_What the exercise asks_:
Show, from the records below, all lines that contain the word "oriented".

_Dataset records_:
================================
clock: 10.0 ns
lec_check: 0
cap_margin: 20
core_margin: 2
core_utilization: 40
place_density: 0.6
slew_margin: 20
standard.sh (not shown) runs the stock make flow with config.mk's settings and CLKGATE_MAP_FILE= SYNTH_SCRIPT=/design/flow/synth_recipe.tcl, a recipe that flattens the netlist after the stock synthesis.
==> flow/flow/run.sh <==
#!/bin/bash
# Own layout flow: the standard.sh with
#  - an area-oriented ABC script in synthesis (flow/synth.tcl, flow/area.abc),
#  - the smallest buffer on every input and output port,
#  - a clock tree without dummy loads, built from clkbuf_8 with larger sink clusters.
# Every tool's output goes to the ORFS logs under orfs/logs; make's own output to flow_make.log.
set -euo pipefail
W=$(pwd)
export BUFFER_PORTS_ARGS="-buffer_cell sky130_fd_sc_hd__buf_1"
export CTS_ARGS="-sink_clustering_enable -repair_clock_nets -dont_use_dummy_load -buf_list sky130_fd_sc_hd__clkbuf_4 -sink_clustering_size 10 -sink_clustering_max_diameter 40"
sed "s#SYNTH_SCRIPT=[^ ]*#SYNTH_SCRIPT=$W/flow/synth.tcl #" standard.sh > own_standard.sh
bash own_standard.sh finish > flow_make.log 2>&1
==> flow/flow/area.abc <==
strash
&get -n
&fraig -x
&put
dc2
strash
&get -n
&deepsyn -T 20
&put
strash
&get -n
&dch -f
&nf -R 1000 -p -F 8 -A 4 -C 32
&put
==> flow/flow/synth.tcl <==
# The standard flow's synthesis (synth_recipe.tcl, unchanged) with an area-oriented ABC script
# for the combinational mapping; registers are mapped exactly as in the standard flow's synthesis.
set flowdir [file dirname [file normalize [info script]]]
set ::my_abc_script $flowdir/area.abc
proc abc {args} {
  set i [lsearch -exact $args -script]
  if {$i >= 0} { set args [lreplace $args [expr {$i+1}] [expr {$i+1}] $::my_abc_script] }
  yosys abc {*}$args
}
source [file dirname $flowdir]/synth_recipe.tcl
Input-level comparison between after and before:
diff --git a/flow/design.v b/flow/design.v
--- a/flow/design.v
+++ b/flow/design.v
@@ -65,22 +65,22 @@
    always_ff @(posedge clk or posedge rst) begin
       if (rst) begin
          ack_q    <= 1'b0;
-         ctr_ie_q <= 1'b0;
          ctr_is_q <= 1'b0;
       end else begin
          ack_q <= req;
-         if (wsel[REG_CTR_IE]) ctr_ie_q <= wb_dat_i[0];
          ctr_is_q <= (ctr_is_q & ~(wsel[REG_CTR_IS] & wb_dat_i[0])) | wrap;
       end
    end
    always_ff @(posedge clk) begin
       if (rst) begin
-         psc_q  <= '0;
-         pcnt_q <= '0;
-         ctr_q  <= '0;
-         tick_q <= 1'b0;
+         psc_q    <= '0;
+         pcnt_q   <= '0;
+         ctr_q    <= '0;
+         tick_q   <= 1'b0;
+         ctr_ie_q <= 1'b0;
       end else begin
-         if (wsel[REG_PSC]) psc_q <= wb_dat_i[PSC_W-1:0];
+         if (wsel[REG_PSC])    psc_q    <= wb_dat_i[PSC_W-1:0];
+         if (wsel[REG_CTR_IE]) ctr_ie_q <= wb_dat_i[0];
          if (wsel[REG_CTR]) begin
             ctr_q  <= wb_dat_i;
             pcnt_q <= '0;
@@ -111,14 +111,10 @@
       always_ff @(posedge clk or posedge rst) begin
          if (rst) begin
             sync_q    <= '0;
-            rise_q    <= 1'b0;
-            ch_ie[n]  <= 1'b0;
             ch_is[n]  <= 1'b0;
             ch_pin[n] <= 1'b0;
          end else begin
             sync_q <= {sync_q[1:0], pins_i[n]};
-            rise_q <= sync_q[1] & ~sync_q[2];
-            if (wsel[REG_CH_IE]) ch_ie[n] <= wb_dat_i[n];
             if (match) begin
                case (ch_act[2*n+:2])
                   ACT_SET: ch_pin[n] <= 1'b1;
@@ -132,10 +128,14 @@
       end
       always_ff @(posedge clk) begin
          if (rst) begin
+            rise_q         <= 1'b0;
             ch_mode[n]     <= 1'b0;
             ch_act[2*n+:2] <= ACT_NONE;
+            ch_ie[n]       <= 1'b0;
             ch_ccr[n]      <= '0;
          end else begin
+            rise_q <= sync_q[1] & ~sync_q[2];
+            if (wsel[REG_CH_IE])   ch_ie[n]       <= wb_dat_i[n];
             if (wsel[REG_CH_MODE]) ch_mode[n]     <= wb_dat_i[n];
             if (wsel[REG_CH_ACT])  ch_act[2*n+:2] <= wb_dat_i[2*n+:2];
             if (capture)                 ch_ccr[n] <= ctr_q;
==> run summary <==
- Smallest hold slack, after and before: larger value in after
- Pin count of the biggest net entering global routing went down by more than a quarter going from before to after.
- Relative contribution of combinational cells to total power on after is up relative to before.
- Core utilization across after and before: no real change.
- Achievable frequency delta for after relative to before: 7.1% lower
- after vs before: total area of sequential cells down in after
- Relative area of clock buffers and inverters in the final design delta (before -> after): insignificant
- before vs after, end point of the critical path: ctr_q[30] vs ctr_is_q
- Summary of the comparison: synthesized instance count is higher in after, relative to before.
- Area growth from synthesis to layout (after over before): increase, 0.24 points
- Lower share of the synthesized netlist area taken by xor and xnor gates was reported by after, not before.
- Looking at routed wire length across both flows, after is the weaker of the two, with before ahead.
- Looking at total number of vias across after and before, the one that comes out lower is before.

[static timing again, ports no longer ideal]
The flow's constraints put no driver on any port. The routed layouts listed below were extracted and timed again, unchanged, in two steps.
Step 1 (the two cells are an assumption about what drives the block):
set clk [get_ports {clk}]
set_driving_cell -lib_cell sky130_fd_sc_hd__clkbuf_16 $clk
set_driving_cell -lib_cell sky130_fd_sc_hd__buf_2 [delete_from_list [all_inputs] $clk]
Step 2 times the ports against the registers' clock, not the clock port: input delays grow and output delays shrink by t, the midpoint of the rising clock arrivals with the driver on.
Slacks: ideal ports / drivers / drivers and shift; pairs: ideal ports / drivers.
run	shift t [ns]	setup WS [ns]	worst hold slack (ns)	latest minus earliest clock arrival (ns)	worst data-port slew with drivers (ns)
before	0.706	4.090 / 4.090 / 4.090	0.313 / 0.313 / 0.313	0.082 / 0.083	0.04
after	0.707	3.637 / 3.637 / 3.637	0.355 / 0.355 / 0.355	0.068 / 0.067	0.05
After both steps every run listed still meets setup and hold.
This is an optimization exercise on Yosys and OpenROAD, whose aim is small area and few clock cycles per item, not a production implementation. Only simulation tests tie the RTL to the original design; equivalence was not proved. Power figures rest on the tool's default switching activity, not on a simulated workload.

## v13
Design cnn_pool_layer, start of the top module:
module cnn_pool_layer (
    input  wire logic                       clk,
    input  wire logic                       rst,
    input  wire logic                       fm_wr_en,
    input  wire logic [3-1:0]  fm_wr_row,
    input  wire logic [3-1:0]  fm_wr_col,
    input  wire logic [64-1:0]    fm_wr_data,   
    input  wire logic                       start_req,
    input  wire logic [5-1:0]      start_cfg,    
    output logic                            start_ack,
    output logic                            layer_ready,
    output logic                            out_req,
    input  wire logic                       out_ack,
    output logic [68-1:0]        out_data      
);
    logic [64-1:0] px_tl;
    logic [64-1:0] px_tr;
    logic [64-1:0] px_bl;
    logic [64-1:0] px_br;
    logic [64-1:0] values;
    logic [64-1:0] out_values;
    logic [2-1:0] row_cnt;
    logic [2-1:0] col_cnt;
    logic [15:0] pos_sel;
    logic relu_en;
    result_drain u_ctrl (
        .clk         (clk),
        .rst         (rst),
        .start_req   (start_req),
        .start_cfg   (start_cfg),
        .out_ack     (out_ack),
        .start_ack   (start_ack),
        .layer_ready (layer_ready),
        .out_req     (out_req),
        .relu_en     (relu_en),
        .row_cnt     (row_cnt),
        .col_cnt     (col_cnt),
        .pos_sel     (pos_sel)
    );
    fm_window_feeder u_map (
        .clk     (clk),
        .wr_en   (fm_wr_en && layer_ready),
  ...
Size in the first run: roughly 13000 cells after synthesis, roughly 150 I/O pins, roughly 160000 um^2 of cells after synthesis.
clock: 8.0 ns
lec_check: 0
cap_margin: 20
core_margin: 2
core_utilization: 55
cts_cluster_diameter: 70
cts_cluster_size: 30
slew_margin: 20
synth_hierarchical: 1
synth_memory_max_bits: 8192
run.sh (not shown) runs the stock make flow with config.mk's settings and CLKGATE_MAP_FILE= SYNTH_SCRIPT=/design/flow/synth_recipe.tcl, a recipe that flattens the netlist after the stock synthesis.
Testbench counts of v13, summed over its fixed seeds: cycles 6,895, results 1,136.
This is an optimization exercise on Yosys and OpenROAD, whose aim is small area and a short achievable clock period, not a production implementation.
Only simulation tests tie the RTL to the original design; equivalence was not proved.
Power and IR drop assume default switching activity.

## trial 40
==> flow/design.v (excerpt) <==
module md4_stream_driver #(
  parameter int unsigned MSG_DEPTH  = 256,
  parameter int unsigned ADDR_W     = 8,
  parameter int unsigned SIZE_W     = 64,
  parameter int unsigned HASH_BYTES = 16
) (
  input  logic                    CLK,
  input  logic                    RESET_N,
  input  logic                    WR_EN,
  input  logic [ADDR_W-1:0]       WR_ADDR,
  input  logic [7:0]              WR_DATA,
  input  logic [SIZE_W-1:0]       MSG_LEN,
  input  logic                    START,
  output logic                    BUSY,
  output logic                    DONE,
  output logic                    ERROR,
  output logic [8*HASH_BYTES-1:0] DIGEST,
  output logic                    HC_START,
  input  logic                    HC_BUSY,
  input  logic                    HC_DONE,
  output logic [SIZE_W-1:0]       HC_SIZE,
  output logic [7:0]              HC_IN_BYTE,
  output logic                    HC_IN_EMPTY,
  input  logic                    HC_IN_READ,
  input  logic [7:0]              HC_OUT_BYTE,
  output logic                    HC_OUT_FULL,
  input  logic                    HC_OUT_WRITE
);
Size: ~2300 flip-flops, ~300 I/O pins, roughly 84000 um2 of cells after synthesis.
==> flow/config.mk <==
export PLATFORM = sky130hd
export DESIGN_NAME = md4_stream_driver
export DESIGN_NICKNAME = md4_stream_driver
export VERILOG_FILES = /design/flow/design.v
export SDC_FILE = /design/flow/constraint.sdc
export NUM_CORES = 4
export LEC_CHECK = 0
export CAP_MARGIN = 20
export CORE_MARGIN = 2
export CORE_UTILIZATION = 60
export SETUP_SLACK_MARGIN = 3.0
export SLEW_MARGIN = 20
export SYNTH_HIERARCHICAL = 1
==> flow/constraint.sdc <==
create_clock -name core_clock -period 5.5 [get_ports {CLK}]
set_input_delay 1.1000 -clock core_clock [delete_from_list [all_inputs] [get_ports {CLK}]]
set_output_delay 1.1000 -clock core_clock [all_outputs]
set_load 0.01 [all_outputs]
standard.sh (not shown) runs the stock make flow with config.mk's settings and CLKGATE_MAP_FILE= SYNTH_SCRIPT=/design/flow/synth_recipe.tcl, a recipe that flattens the netlist after the stock synthesis.
==> flow/flow/run.sh <==
#!/bin/bash
# Standard ORFS layout (the standard.sh) with two changes:
#  - ports are buffered with buf_1 instead of the default delay buffer;
#  - clock tree synthesis clusters up to 24 sinks per leaf buffer within
#    70 um and inserts no dummy loads.
set -euo pipefail
export BUFFER_PORTS_ARGS="-buffer_cell sky130_fd_sc_hd__buf_1"
export CTS_ARGS="-sink_clustering_enable -repair_clock_nets -dont_use_dummy_load -sink_clustering_size 24 -sink_clustering_max_diameter 70"
bash standard.sh > standard_flow.log 2>&1
The inputs of build 85 differ from those of trial 40 as listed below.
Settings: CORE_UTILIZATION: 60 -> 55.
==> flow/flow/run.sh <==
#!/bin/bash
# Standard ORFS layout (the standard.sh) with two changes:
#  - ports are buffered with buf_1 instead of the default delay buffer;
#  - clock tree synthesis clusters up to 30 sinks per leaf buffer within
#    80 um and inserts no dummy loads.
set -euo pipefail
export BUFFER_PORTS_ARGS="-buffer_cell sky130_fd_sc_hd__buf_1"
export CTS_ARGS="-sink_clustering_enable -repair_clock_nets -dont_use_dummy_load -sink_clustering_size 30 -sink_clustering_max_diameter 80"
bash standard.sh > standard_flow.log 2>&1
==> summary.txt <==
- Global placement routability congestion essentially unchanged between trial 40 and build 85.
- Cell area on build 85 is ahead of trial 40.
- ~same proportion of final cell area spent on non-clock buffers in trial 40 and build 85
- Diff build 85..trial 40 | via count of the first global-routing pass | negligible
- Build 85 vs trial 40: sum of met3 wire segment lengths after detailed routing down by a few percent
- As of build 85, first-pass GRT wire length had risen slightly compared to trial 40.
- Build 85 vs trial 40, setup slack of the critical path after layout went down by 0.0080 ns.
- Number of inserted diodes: build 85 < trial 40
- Compare trial 40 and build 85 | power dissipated by switching net loads lower: build 85
- When build 85 is set beside trial 40, its power turns out to be about 4.4% smaller.

* * *

Setup of v1:
md4_stream_driver, a different RTL version from the one above (not shown whole).
For scale: ~2400 flip-flops, about 300 I/O pins.
Settings: LEC_CHECK=0, CAP_MARGIN=20, CORE_MARGIN=2, CORE_UTILIZATION=60, SETUP_SLACK_MARGIN=3.2, SLEW_MARGIN=20, SYNTH_HIERARCHICAL=1; clock period 5.5 ns.
==> flow/flow/run.sh <==
#!/bin/bash
# Standard ORFS layout (the standard.sh) with two changes:
#  - ports are buffered with buf_2 instead of the default delay buffer;
#  - clock tree synthesis clusters up to 30 sinks per leaf buffer within
#    80 um and inserts no dummy loads.
set -euo pipefail
export BUFFER_PORTS_ARGS="-buffer_cell sky130_fd_sc_hd__buf_2"
export CTS_ARGS="-sink_clustering_enable -repair_clock_nets -dont_use_dummy_load -sink_clustering_size 30 -sink_clustering_max_diameter 80"
bash standard.sh > standard_flow.log 2>&1
--- input diff v1..v27 ---
- changing SETUP_SLACK_MARGIN from 3.2 to 3.0
- changing CORE_UTILIZATION from 60 to 50
==> flow/flow/run.sh <==
#!/bin/bash
# Standard ORFS layout (the standard.sh) with two changes:
#  - ports are buffered with buf_1 instead of the default delay buffer;
#  - clock tree synthesis clusters up to 30 sinks per leaf buffer within
#    80 um and inserts no dummy loads.
set -euo pipefail
export BUFFER_PORTS_ARGS="-buffer_cell sky130_fd_sc_hd__buf_1"
export CTS_ARGS="-sink_clustering_enable -repair_clock_nets -dont_use_dummy_load -sink_clustering_size 30 -sink_clustering_max_diameter 80"
bash standard.sh > standard_flow.log 2>&1
Findings:
- Looking at the reports, v27 completed the entire flow and the layout it produced met the timing, DRC and antenna checks.
- Clock buffer instance count of the final layout: v27 vs v1 up 10
- v27 vs v1, class of the tightest hold or removal check: flop to flop vs input pin to flop
- Against v1 as the reference, v27 delivers a lower layout overhead on the synthesized area.
- Between v1 and v27, sequential fraction of total cell area is higher for v27, v1 comes in under that.
- NOTE power density normalized to cell area v1->v27 increased by a few percent
- Looking at v1 and v27, the summed negative setup slack over all endpoints is a wash.
- Total detailed-routing wirelength: lower on v27
- Signal arrival time at the worst endpoint was higher in v1 than in v27.
Here is what was changed in the inputs of v40 compared with v27.
- CORE_UTILIZATION now 60, was 50
==> flow/flow/run.sh <==
#!/bin/bash
# Standard ORFS layout (the standard.sh) with two changes:
#  - ports are buffered with buf_2 instead of the default delay buffer;
#  - clock tree synthesis clusters up to 30 sinks per leaf buffer within
#    80 um and inserts no dummy loads.
set -euo pipefail
export BUFFER_PORTS_ARGS="-buffer_cell sky130_fd_sc_hd__buf_2"
export CTS_ARGS="-sink_clustering_enable -repair_clock_nets -dont_use_dummy_load -sink_clustering_size 30 -sink_clustering_max_diameter 80"
bash standard.sh > standard_flow.log 2>&1
[summary]
v40 ran to completion and came out clean on the timing, DRC and antenna checks.
Going from v27 to v40, the number of buffers created by CTS was found to have gone down by 12.
v40 ended with less first-pass GRT wire length than v27.
The data arrival at the endpoint of the critical path of v27 and that of v40 are within noise of each other.
flop to flop as the type of the tightest min-delay check was reported by v27, and input pin to flop by v40.
diff inputs: v40 => v41
==> flow/flow/run.sh <==
#!/bin/bash
# Standard ORFS layout (the standard.sh) with two changes:
#  - ports are buffered with buf_1 instead of the default delay buffer;
#  - clock tree synthesis clusters up to 30 sinks per leaf buffer within
#    80 um and inserts no dummy loads.
set -euo pipefail
export BUFFER_PORTS_ARGS="-buffer_cell sky130_fd_sc_hd__buf_1"
export CTS_ARGS="-sink_clustering_enable -repair_clock_nets -dont_use_dummy_load -sink_clustering_size 30 -sink_clustering_max_diameter 80"
bash standard.sh > standard_flow.log 2>&1
--- outcome ---
- v41 vs. v40: number of buffer and inverter stages on the critical path roughly the same; part of the power in the clock network saw an increase; post-route fraction of the period consumed by the critical path rose 0.25 points; max-cap violation count now sits at about the same level.
- r_part_n[17] as the timing endpoint of the critical path was reported by v40, and r_part_n[5] by v41.
- v41 vs v40 — total routed wirelength rose 770 um.
- Diff v40..v41 | maximum root-to-sink buffer count | unchanged
What v13 does differently from v41 at the input level:
- SETUP_SLACK_MARGIN now 3.1, was 3.0
## What came out
Of v13 and v41, the higher leakage power belongs to v13.
Comparing v13 against v41, there is no change at all in proportion of synthesized chip area in sequential cells.
v13 ends up with lower fill cell instance count of the final layout than v41 does.
The final layout from v13, which completed every stage, passed the timing, DRC and antenna checks at the end of the flow.
Diff v41 -> v13: sequential share of layout area -0.47 points, global routing usage on met1 rose by 1.2 points, critical-path maximum fanout fell 3, non-clock buffer instance count of the final layout went up 22, total power about even.
v13 reports a higher final cell count than v41 does.

## static timing again, ports no longer ideal
No port has a modelled driver above. Below, the same layouts with a new extraction and two added sets of constraints.
Step 1 (the two cells are an assumption about what drives the block):
set clk [get_ports {CLK}]
set_driving_cell -lib_cell sky130_fd_sc_hd__clkbuf_16 $clk
set_driving_cell -lib_cell sky130_fd_sc_hd__buf_2 [delete_from_list [all_inputs] $clk]
Step 2 adds t to the input delays and takes it off the output delays; t is the mean of the earliest and latest rising clock arrival at the registers after step 1. Input paths then give back, and output paths get back, about the clock's delay inside the block.
a / b / c = no drivers / after step 1 / after step 2; a / b = the first two.
run	t (ns)	setup WS [ns]	latest minus earliest clock arrival (ns)
trial 40	0.842	2.921 / 2.921 / 2.304	0.057 / 0.056
build 85	0.820	2.913 / 2.913 / 2.322	0.071 / 0.072
v1	0.810	2.900 / 2.950 / 2.140	0.073 / 0.073
v27	0.820	2.967 / 2.967 / 2.319	0.104 / 0.104
v40	0.803	2.963 / 2.963 / 2.284	0.084 / 0.085
v41	0.821	2.949 / 2.934 / 2.302	0.074 / 0.074
v13	0.804	2.932 / 2.986 / 2.187	0.104 / 0.104
After both steps every run listed still meets setup and hold. For v1, which loses most, drivers alone change the setup slack by +0.050 ns; drivers and shift together by -0.760 ns.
================================
_Solved exercise_:
#  - an area-oriented ABC script in synthesis (flow/synth.tcl, flow/area.abc),
# The standard flow's synthesis (synth_recipe.tcl, unchanged) with an area-oriented ABC script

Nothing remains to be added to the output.